God and Goddesses and Ponies

I've not been writing for two weeks--because I've been totally present in the happy two weeks of having Carlene here.

Just about every day, she went with me to one of my various therapies.  We spent lots of time with Will and family and took Elena to the zoo on Wednesday.  Friends invited us over or stopped by and visited, and we had some great conversations.   Carlene bought me a pretty rug for the porch and gave me a starter check for a project I'm working on.

It seems that life rolls along without any drama for long stretches, then suddenly a few life dramas pop up at once.  Carlene is a friend who's just as happy to go with me to appointments and figure out what do to to fix things as she is to go out to lunch or take a road trip.  I am beyond lucky to have such a mother and friend rolled up in one!

Physical therapy, chiropractic work, doctor's appointments, various pills and supplements--it's all part of the journey.  On Tuesday, I finally went to Emily Oliver--whom I should have gone to at the beginning--and I am starting to notice huge improvements.

I wonder: why is it sometimes that the first choice, the obvious choice, is not where we go first? It may be that we have to go through some detours to get to the solution that works--just as we sometimes have to drive for miles to find out that the treasure we're looking for is right in our own back yard. The driving and searching isn't wasted--it's part of the bigger trip we're on, full of new insights and new friendships, all part of the big picture, all part of the solution we're after.  Every thing I've done, every doctor I've seen, has given me a valuable piece of the puzzle.

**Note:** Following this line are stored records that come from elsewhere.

===== config.mk =====
export PLATFORM = sky130hd
export DESIGN_NAME = rcs_radio_regs
export DESIGN_NICKNAME = d
export VERILOG_FILES = /design/src/common/rcs_pkg.sv /design/src/design/rcs_radio_regs.sv
export SDC_FILE = /design/constraint.sdc
export NUM_CORES = 1
export LEC_CHECK = 0
export BUFFER_PORTS_ARGS = -buffer_cell sky130_fd_sc_hd__buf_2
export CORE_UTILIZATION = 50
export DETAILED_ROUTE_END_ITERATION = 10
export PLACE_DENSITY = 0.72
export SETUP_SLACK_MARGIN = 0.5
export SYNTH_ARGS = -nofsm -noshare
export SYNTH_HDL_FRONTEND = slang
export SYNTH_SLANG_ARGS = --single-unit

===== constraint.sdc =====
create_clock -name i_clock -period 7 [get_ports i_clock]
set_input_delay 0.35 -clock i_clock [delete_from_list [all_inputs] [get_ports i_clock]]
set_output_delay 0.35 -clock i_clock [all_outputs]
set_load 0.005 [all_outputs]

Emily is a chiropractor who years ago fixed my frozen shoulder in one treatment.  When these health challenges all started appearing at once, I went the traditional route--one thing leading to another.  Then--frustrated by the fact that nothing was making a lasting difference--I went to see Emily and the next day was able to walk through the zoo without any pain at all and to drive for a whole hour with no leg pain.  I hesitate to say I'm all better--but I feel like I'm so close I can go ahead and  feel giddy about it.

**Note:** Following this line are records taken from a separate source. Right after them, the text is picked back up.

**src/raac_regs.svh**
```systemverilog
// register offsets, field positions and reset values of the region access block
`ifndef RAAC_REGS_SVH
`define RAAC_REGS_SVH

// ----------------------------------------
// register byte offsets
// ----------------------------------------
`define RAAC_OFS_START 8'h00
`define RAAC_OFS_END 8'h04
`define RAAC_OFS_ACCESS 8'h08
`define RAAC_OFS_PIDVLD 8'h0C
`define RAAC_OFS_ALT 8'h10
`define RAAC_OFS_STATUS 8'h14
`define RAAC_OFS_MASK 8'h18

// ----------------------------------------
// field positions
// ----------------------------------------
`define RAAC_LOW_STRIDE 6
`define RAAC_UM_LSB 0
`define RAAC_SM_LSB 3
`define RAAC_PE_BIT 5
`define RAAC_HI_BASE 24
`define RAAC_HI_STRIDE 2
`define RAAC_WE_OFS 0
`define RAAC_RE_OFS 1
`define RAAC_VLD_BIT 0
`define RAAC_PIDMASK_LSB 16
`define RAAC_PID_LSB 24
`define RAAC_EV_DENY 0
`define RAAC_EV_INVAL 1

// ----------------------------------------
// reset values and responses
// ----------------------------------------
`define RAAC_RST_WORD 32'h00000000
`define RAAC_RST_EV 2'h0
`define RAAC_RESP_OKAY 2'h0
`define RAAC_RESP_SLVERR 2'h2

`endif

```
**src/raac_pkg.sv**
```systemverilog
// types shared by the region access block
package raac_pkg;

  typedef struct packed
  {
    logic valid;
    logic [2:0] master;
    logic write;
    logic fetch;
    logic supervisor;
    logic [7:0] pid;
    logic [31:0] addr;
  } raac_req_t;

  typedef struct packed
  {
    logic r;
    logic w;
    logic x;
  } raac_perm_t;

  typedef enum logic [1:0]
  {
    RAAC_SM_RWX = 2'h0,
    RAAC_SM_RX = 2'h1,
    RAAC_SM_RW = 2'h2,
    RAAC_SM_USER = 2'h3
  } raac_sup_t;

endpackage

```
**src/raac_axil_slave.sv**
```systemverilog
// axi4-lite slave handshake for the region access registers
`timescale 1ns/100ps
`include "raac_regs.svh"
module raac_axil_slave
(
  input wire logic clock,
  input wire logic nrst,
  input wire logic [31:0] s_axi_awaddr,
  input wire logic s_axi_awvalid,
  output logic s_axi_awready,
  input wire logic [31:0] s_axi_wdata,
  input wire logic [3:0] s_axi_wstrb,
  input wire logic s_axi_wvalid,
  output logic s_axi_wready,
  output logic [1:0] s_axi_bresp,
  output logic s_axi_bvalid,
  input wire logic s_axi_bready,
  input wire logic [31:0] s_axi_araddr,
  input wire logic s_axi_arvalid,
  output logic s_axi_arready,
  output logic [31:0] s_axi_rdata,
  output logic [1:0] s_axi_rresp,
  output logic s_axi_rvalid,
  input wire logic s_axi_rready,
  output logic wr_en,
  output logic [31:0] wr_addr,
  output logic [31:0] wr_data,
  output logic [3:0] wr_strb,
  input wire logic wr_ok,
  output logic rd_en,
  output logic [31:0] rd_addr,
  input wire logic [31:0] rd_data,
  input wire logic rd_ok
);
  logic aw_held_q, aw_held_d, w_held_q, w_held_d;
  logic awready_q, wready_q, arready_q, bvalid_q, rvalid_q;
  logic bvalid_d, rvalid_d;
  logic [31:0] awaddr_q, wdata_q, rdata_q;
  logic [3:0] wstrb_q;
  logic [1:0] bresp_q, rresp_q;

  // address and data are held apart, so either may arrive first
  wire aw_take = s_axi_awvalid & awready_q;
  wire w_take = s_axi_wvalid & wready_q;
  wire wr_fire = aw_held_q & w_held_q;
  wire ar_take = s_axi_arvalid & arready_q;

  assign aw_held_d = wr_fire ? 1'b0 : (aw_held_q | aw_take);
  assign w_held_d = wr_fire ? 1'b0 : (w_held_q | w_take);
  assign bvalid_d = wr_fire | (bvalid_q & ~s_axi_bready);
  assign rvalid_d = ar_take | (rvalid_q & ~s_axi_rready);

  assign wr_en = wr_fire;
  assign wr_addr = awaddr_q;
  assign wr_data = wdata_q;
  assign wr_strb = wstrb_q;
  assign rd_en = ar_take;
  assign rd_addr = s_axi_araddr;

  always_ff @(posedge clock or negedge nrst)
  begin
    if (!nrst)
    begin
      aw_held_q <= 1'b0;
      w_held_q <= 1'b0;
      awready_q <= 1'b1;
      wready_q <= 1'b1;
      arready_q <= 1'b1;
      bvalid_q <= 1'b0;
      rvalid_q <= 1'b0;
      awaddr_q <= `RAAC_RST_WORD;
      wdata_q <= `RAAC_RST_WORD;
      wstrb_q <= 4'h0;
      rdata_q <= `RAAC_RST_WORD;
      bresp_q <= `RAAC_RESP_OKAY;
      rresp_q <= `RAAC_RESP_OKAY;
    end
    else
    begin
      aw_held_q <= aw_held_d;
      w_held_q <= w_held_d;
      awready_q <= ~aw_held_d & ~bvalid_d;
      wready_q <= ~w_held_d & ~bvalid_d;
      arready_q <= ~rvalid_d;
      bvalid_q <= bvalid_d;
      rvalid_q <= rvalid_d;
      awaddr_q <= aw_take ? s_axi_awaddr : awaddr_q;
      wdata_q <= w_take ? s_axi_wdata : wdata_q;
      wstrb_q <= w_take ? s_axi_wstrb : wstrb_q;
      bresp_q <= wr_fire ? (wr_ok ? `RAAC_RESP_OKAY : `RAAC_RESP_SLVERR) : bresp_q;
      rdata_q <= ar_take ? rd_data : rdata_q;
      rresp_q <= ar_take ? (rd_ok ? `RAAC_RESP_OKAY : `RAAC_RESP_SLVERR) : rresp_q;
    end
  end

  assign s_axi_awready = awready_q;
  assign s_axi_wready = wready_q;
  assign s_axi_bvalid = bvalid_q;
  assign s_axi_bresp = bresp_q;
  assign s_axi_arready = arready_q;
  assign s_axi_rvalid = rvalid_q;
  assign s_axi_rdata = rdata_q;
  assign s_axi_rresp = rresp_q;
endmodule

```
**src/raac_perm_eval.sv**
```systemverilog
// effective permissions of the requesting master from the access word
`timescale 1ns/100ps
`include "raac_regs.svh"
module raac_perm_eval
(
  input wire logic [31:0] access_word,
  input wire logic [2:0] master,
  input wire logic supervisor,
  output raac_pkg::raac_perm_t eff_perm,
  output logic pid_enable
);
  import raac_pkg::*;

  raac_perm_t perm_by_master [8];
  logic [3:0] pe_by_master;

  // supervisor code decode, shared by masters 0 to 3
  function automatic raac_perm_t sup_decode(input logic [1:0] sm, input raac_perm_t um);
    raac_perm_t p;
    p = um;
    unique case (raac_sup_t'(sm))
      RAAC_SM_RWX: p = '{r: 1'b1, w: 1'b1, x: 1'b1};
      RAAC_SM_RX: p = '{r: 1'b1, w: 1'b0, x: 1'b1};
      RAAC_SM_RW: p = '{r: 1'b1, w: 1'b1, x: 1'b0};
      RAAC_SM_USER: p = um;
    endcase
    return p;
  endfunction

  genvar m;
  generate
    for (m = 0; m < 4; m++)
    begin : g_low
      wire raac_perm_t um = access_word[m*`RAAC_LOW_STRIDE+`RAAC_UM_LSB +: 3];
      wire [1:0] sm = access_word[m*`RAAC_LOW_STRIDE+`RAAC_SM_LSB +: 2];
      assign perm_by_master[m] = supervisor ? sup_decode(sm, um) : um;
      assign pe_by_master[m] = access_word[m*`RAAC_LOW_STRIDE+`RAAC_PE_BIT];
    end
    for (m = 4; m < 8; m++)
    begin : g_high
      // these masters have no fetch enable, so a fetch is judged as a read
      wire re = access_word[`RAAC_HI_BASE+(m-4)*`RAAC_HI_STRIDE+`RAAC_RE_OFS];
      wire we = access_word[`RAAC_HI_BASE+(m-4)*`RAAC_HI_STRIDE+`RAAC_WE_OFS];
      assign perm_by_master[m] = '{r: re, w: we, x: re};
    end
  endgenerate

  assign eff_perm = perm_by_master[master];
  assign pid_enable = master[2] ? 1'b0 : pe_by_master[master[1:0]];
endmodule

```
**src/raac_top.sv**
```systemverilog
// region descriptor with alternate access-control view and access checker
//----------------------------------------
// What this block does
// - a write to the alternate location changes the access fields and never touches the valid bit
// - the alternate location and the access word are one 32-bit storage with one layout
// - masters 4 to 7 may read only while their read enable is set, else the read errors
// - masters 4 to 7 may write only while their write enable is set, else the write errors
// - masters 0 to 3 include the pid and its mask in the hit only while their pid enable is set
// - supervisor code 00 gives rwx, 01 gives r-x, 10 gives rw- for masters 0 to 3
// - supervisor code 11 gives exactly the user-mode rights of that master
// - user mode of masters 0 to 3 uses three independent r, w, x enable bits
// - an access whose right is clear errors unless another descriptor grants it
// - a write to descriptor words 0, 1 or 2 through the primary view clears the valid bit
// - new rights from the alternate location apply at once when its bus write completes
//----------------------------------------
//
// The AXI4-Lite slave port and the placing of the registers are this design's own decisions.
`timescale 1ns/100ps
`include "raac_regs.svh"
module raac_top
(
  input wire logic clock,
  input wire logic nrst,
  input wire logic [31:0] s_axi_awaddr,
  input wire logic s_axi_awvalid,
  output logic s_axi_awready,
  input wire logic [31:0] s_axi_wdata,
  input wire logic [3:0] s_axi_wstrb,
  input wire logic s_axi_wvalid,
  output logic s_axi_wready,
  output logic [1:0] s_axi_bresp,
  output logic s_axi_bvalid,
  input wire logic s_axi_bready,
  input wire logic [31:0] s_axi_araddr,
  input wire logic s_axi_arvalid,
  output logic s_axi_arready,
  output logic [31:0] s_axi_rdata,
  output logic [1:0] s_axi_rresp,
  output logic s_axi_rvalid,
  input wire logic s_axi_rready,
  input wire raac_pkg::raac_req_t access_req,
  input wire logic other_grant,
  output logic check_done,
  output logic access_error,
  output logic region_hit,
  output logic region_violation,
  output logic irq
);
  import raac_pkg::*;

  //----------------------------------------
  // bus slave
  //----------------------------------------
  logic wr_en;
  logic rd_en;
  logic [31:0] wr_addr;
  logic [31:0] wr_data;
  logic [31:0] rd_addr;
  logic [31:0] rd_data;
  logic [3:0] wr_strb;
  logic wr_ok;
  logic rd_ok;

  raac_axil_slave u_slave
  (
    .clock(clock),
    .nrst(nrst),
    .s_axi_awaddr(s_axi_awaddr),
    .s_axi_awvalid(s_axi_awvalid),
    .s_axi_awready(s_axi_awready),
    .s_axi_wdata(s_axi_wdata),
    .s_axi_wstrb(s_axi_wstrb),
    .s_axi_wvalid(s_axi_wvalid),
    .s_axi_wready(s_axi_wready),
    .s_axi_bresp(s_axi_bresp),
    .s_axi_bvalid(s_axi_bvalid),
    .s_axi_bready(s_axi_bready),
    .s_axi_araddr(s_axi_araddr),
    .s_axi_arvalid(s_axi_arvalid),
    .s_axi_arready(s_axi_arready),
    .s_axi_rdata(s_axi_rdata),
    .s_axi_rresp(s_axi_rresp),
    .s_axi_rvalid(s_axi_rvalid),
    .s_axi_rready(s_axi_rready),
    .wr_en(wr_en),
    .wr_addr(wr_addr),
    .wr_data(wr_data),
    .wr_strb(wr_strb),
    .wr_ok(wr_ok),
    .rd_en(rd_en),
    .rd_addr(rd_addr),
    .rd_data(rd_data),
    .rd_ok(rd_ok)
  );

  //----------------------------------------
  // address decode
  //----------------------------------------
  function automatic logic is_mapped(input logic [31:0] a);
    logic [7:0] ofs;
    ofs = a[7:0];
    return (a[31:8] == 24'h000000) &&
      ((ofs == `RAAC_OFS_START) || (ofs == `RAAC_OFS_END) ||
       (ofs == `RAAC_OFS_ACCESS) || (ofs == `RAAC_OFS_PIDVLD) ||
       (ofs == `RAAC_OFS_ALT) || (ofs == `RAAC_OFS_STATUS) ||
       (ofs == `RAAC_OFS_MASK));
  endfunction

  // byte lanes not strobed keep their old contents
  function automatic logic [31:0] merge_strb(input logic [31:0] old_v, input logic [31:0] new_v,
                                            input logic [3:0] strb);
    logic [31:0] r;
    r = old_v;
    for (int b = 0; b < 4; b++)
    begin
      if (strb[b])
      begin
        r[b*8 +: 8] = new_v[b*8 +: 8];
      end
    end
    return r;
  endfunction

  assign wr_ok = is_mapped(wr_addr);
  assign rd_ok = is_mapped(rd_addr);

  wire wr_hit = wr_en & wr_ok;
  wire wr_start = wr_hit & (wr_addr[7:0] == `RAAC_OFS_START);
  wire wr_end = wr_hit & (wr_addr[7:0] == `RAAC_OFS_END);
  wire wr_access = wr_hit & (wr_addr[7:0] == `RAAC_OFS_ACCESS);
  wire wr_pidvld = wr_hit & (wr_addr[7:0] == `RAAC_OFS_PIDVLD);
  wire wr_alt = wr_hit & (wr_addr[7:0] == `RAAC_OFS_ALT);
  wire wr_mask = wr_hit & (wr_addr[7:0] == `RAAC_OFS_MASK);
  wire rd_status = rd_en & rd_ok & (rd_addr[7:0] == `RAAC_OFS_STATUS);

  //----------------------------------------
  // descriptor storage
  //----------------------------------------
  logic [31:0] start_q;
  logic [31:0] start_d;
  logic [31:0] end_q;
  logic [31:0] end_d;
  logic [31:0] access_q;
  logic [31:0] access_d;
  logic [7:0] pid_q;
  logic [7:0] pid_d;
  logic [7:0] pid_mask_q;
  logic [7:0] pid_mask_d;
  logic valid_q;
  logic valid_d;
  logic [31:0] pidvld_merged;

  assign start_d = wr_start ? merge_strb(start_q, wr_data, wr_strb) : start_q;
  assign end_d = wr_end ? merge_strb(end_q, wr_data, wr_strb) : end_q;

  // one storage serves both views, only the valid side effect differs
  assign access_d = (wr_access | wr_alt) ? merge_strb(access_q, wr_data, wr_strb) : access_q;

  assign pidvld_merged = merge_strb({pid_q, pid_mask_q, 15'h0000, valid_q}, wr_data, wr_strb);
  assign pid_d = wr_pidvld ? pidvld_merged[`RAAC_PID_LSB +: 8] : pid_q;
  assign pid_mask_d = wr_pidvld ? pidvld_merged[`RAAC_PIDMASK_LSB +: 8] : pid_mask_q;

  // primary writes to words 0 to 2 drop the valid bit so a half-written descriptor never matches
  assign valid_d = wr_pidvld ? pidvld_merged[`RAAC_VLD_BIT] :
                   (wr_start | wr_end | wr_access) ? 1'b0 :
                   valid_q;

  always_ff @(posedge clock or negedge nrst)
  begin
    if (!nrst)
    begin
      start_q <= `RAAC_RST_WORD;
    end
    else
    begin
      start_q <= start_d;
    end
  end

  always_ff @(posedge clock or negedge nrst)
  begin
    if (!nrst)
    begin
      end_q <= `RAAC_RST_WORD;
    end
    else
    begin
      end_q <= end_d;
    end
  end

  always_ff @(posedge clock or negedge nrst)
  begin
    if (!nrst)
    begin
      access_q <= `RAAC_RST_WORD;
    end
    else
    begin
      access_q <= access_d;
    end
  end

  always_ff @(posedge clock or negedge nrst)
  begin
    if (!nrst)
    begin
      pid_q <= 8'h00;
    end
    else
    begin
      pid_q <= pid_d;
    end
  end

  always_ff @(posedge clock or negedge nrst)
  begin
    if (!nrst)
    begin
      pid_mask_q <= 8'h00;
    end
    else
    begin
      pid_mask_q <= pid_mask_d;
    end
  end

  always_ff @(posedge clock or negedge nrst)
  begin
    if (!nrst)
    begin
      valid_q <= 1'b0;
    end
    else
    begin
      valid_q <= valid_d;
    end
  end

  //----------------------------------------
  // access evaluation
  //----------------------------------------
  raac_perm_t eff_perm;
  logic pid_enable;

  // rights are taken straight from the stored word, so a finished write applies next cycle
  raac_perm_eval u_perm
  (
    .access_word(access_q),
    .master(access_req.master),
    .supervisor(access_req.supervisor),
    .eff_perm(eff_perm),
    .pid_enable(pid_enable)
  );

  wire in_range = (access_req.addr >= start_q) && (access_req.addr <= end_q);
  wire pid_match = ((access_req.pid | pid_mask_q) == (pid_q | pid_mask_q));
  wire pid_hit = ~pid_enable | pid_match;
  wire hit = valid_q & in_range & pid_hit;

  // fetch checks x, otherwise write checks w and read checks r
  wire violation = access_req.fetch ? ~eff_perm.x :
                   access_req.write ? ~eff_perm.w :
                   ~eff_perm.r;
  wire grant = hit & ~violation;
  wire allow = grant | other_grant;
  wire deny = access_req.valid & ~allow;

  logic check_done_q;
  logic access_error_q;
  logic region_hit_q;
  logic region_violation_q;

  always_ff @(posedge clock or negedge nrst)
  begin
    if (!nrst)
    begin
      check_done_q <= 1'b0;
      access_error_q <= 1'b0;
      region_hit_q <= 1'b0;
      region_violation_q <= 1'b0;
    end
    else
    begin
      check_done_q <= access_req.valid;
      access_error_q <= deny;
      region_hit_q <= access_req.valid & hit;
      region_violation_q <= access_req.valid & hit & violation;
    end
  end

  //----------------------------------------
  // events and interrupt
  //----------------------------------------
  logic [1:0] status_q;
  logic [1:0] status_d;
  logic [1:0] mask_q;
  logic [1:0] mask_d;
  logic [1:0] ev_set;
  logic irq_q;

  assign ev_set[`RAAC_EV_DENY] = deny;
  assign ev_set[`RAAC_EV_INVAL] = valid_q & ~wr_pidvld & (wr_start | wr_end | wr_access);

  // a new event in the clearing read cycle survives the clear
  assign status_d = (rd_status ? 2'h0 : status_q) | ev_set;
  assign mask_d = wr_mask ? wr_data[1:0] & {2{wr_strb[0]}} | mask_q & {2{~wr_strb[0]}} : mask_q;

  always_ff @(posedge clock or negedge nrst)
  begin
    if (!nrst)
    begin
      status_q <= `RAAC_RST_EV;
    end
    else
    begin
      status_q <= status_d;
    end
  end

  always_ff @(posedge clock or negedge nrst)
  begin
    if (!nrst)
    begin
      mask_q <= `RAAC_RST_EV;
      irq_q <= 1'b0;
    end
    else
    begin
      mask_q <= mask_d;
      irq_q <= |(status_d & mask_d);
    end
  end

  //----------------------------------------
  // read data
  //----------------------------------------
  wire [7:0] rofs = rd_addr[7:0];
  assign rd_data = ~rd_ok ? `RAAC_RST_WORD :
                   (rofs == `RAAC_OFS_START) ? start_q :
                   (rofs == `RAAC_OFS_END) ? end_q :
                   (rofs == `RAAC_OFS_ACCESS) ? access_q :
                   (rofs == `RAAC_OFS_ALT) ? access_q :
                   (rofs == `RAAC_OFS_PIDVLD) ? {pid_q, pid_mask_q, 15'h0000, valid_q} :
                   (rofs == `RAAC_OFS_STATUS) ? {30'h0, status_q} :
                   {30'h0, mask_q};

  assign check_done = check_done_q;
  assign access_error = access_error_q;
  assign region_hit = region_hit_q;
  assign region_violation = region_violation_q;
  assign irq = irq_q;
endmodule

```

Emily called yesterday to check on me (what doctor does that?) and I made a second appointment for next week--because she believes that she can get me to squatting--"like your beautiful mother" --and I wouldn't put anything past Emily.

The first day after Carlene leaves is always a funky day for both of us.  We both live alone and both enjoy our solitude, but when we're together for two weeks, it takes time to get back to living and eating alone.  I cried all the way home from the airport, then slept the rest of the morning, then woke up and cried some more.  Kate came by because she knew I'd be feeling sad--and that helped so much.

Went to bed early, then woke up and found some just-right emails in my inbox.

While I don't always believe in deities by their traditional names, whatever it is that I do believe in acts exactly like the God I grew up hearing about at home and at church:

Just when you think you've made a terrible mistake, someone says just what you need to hear to assure you that you're still okay, just the way you are, and that most "mistakes" are fixable.  And that even if you did do something awful from one person's point of view, it's usually not intended as such.

Just when you think you're at the end of one rope, you find that it's connected to the right rope.

Just when you put a question out to the universe, a friend stops by and supplies the answer you were seeking, or you get an email, or someone calls--and you say WOW!  Really?  What perfect timing!

And if you have a mother like Carlene, you learn and re-learn that "everything is tuition."  Sometimes you have to spend money or time or energy figuring out what the lesson is, but you go through life knowing that the lesson is in there somewhere.

I think about the story of the two brothers who were led out to the barn on Christmas morning.  One said, "Oh, just as I thought--nothing!" The other said, "But the barn is filled with shit--there must be a pony in here somewhere!"

The world is full of ponies.  Some are right out in the open, some require a little poking around to find.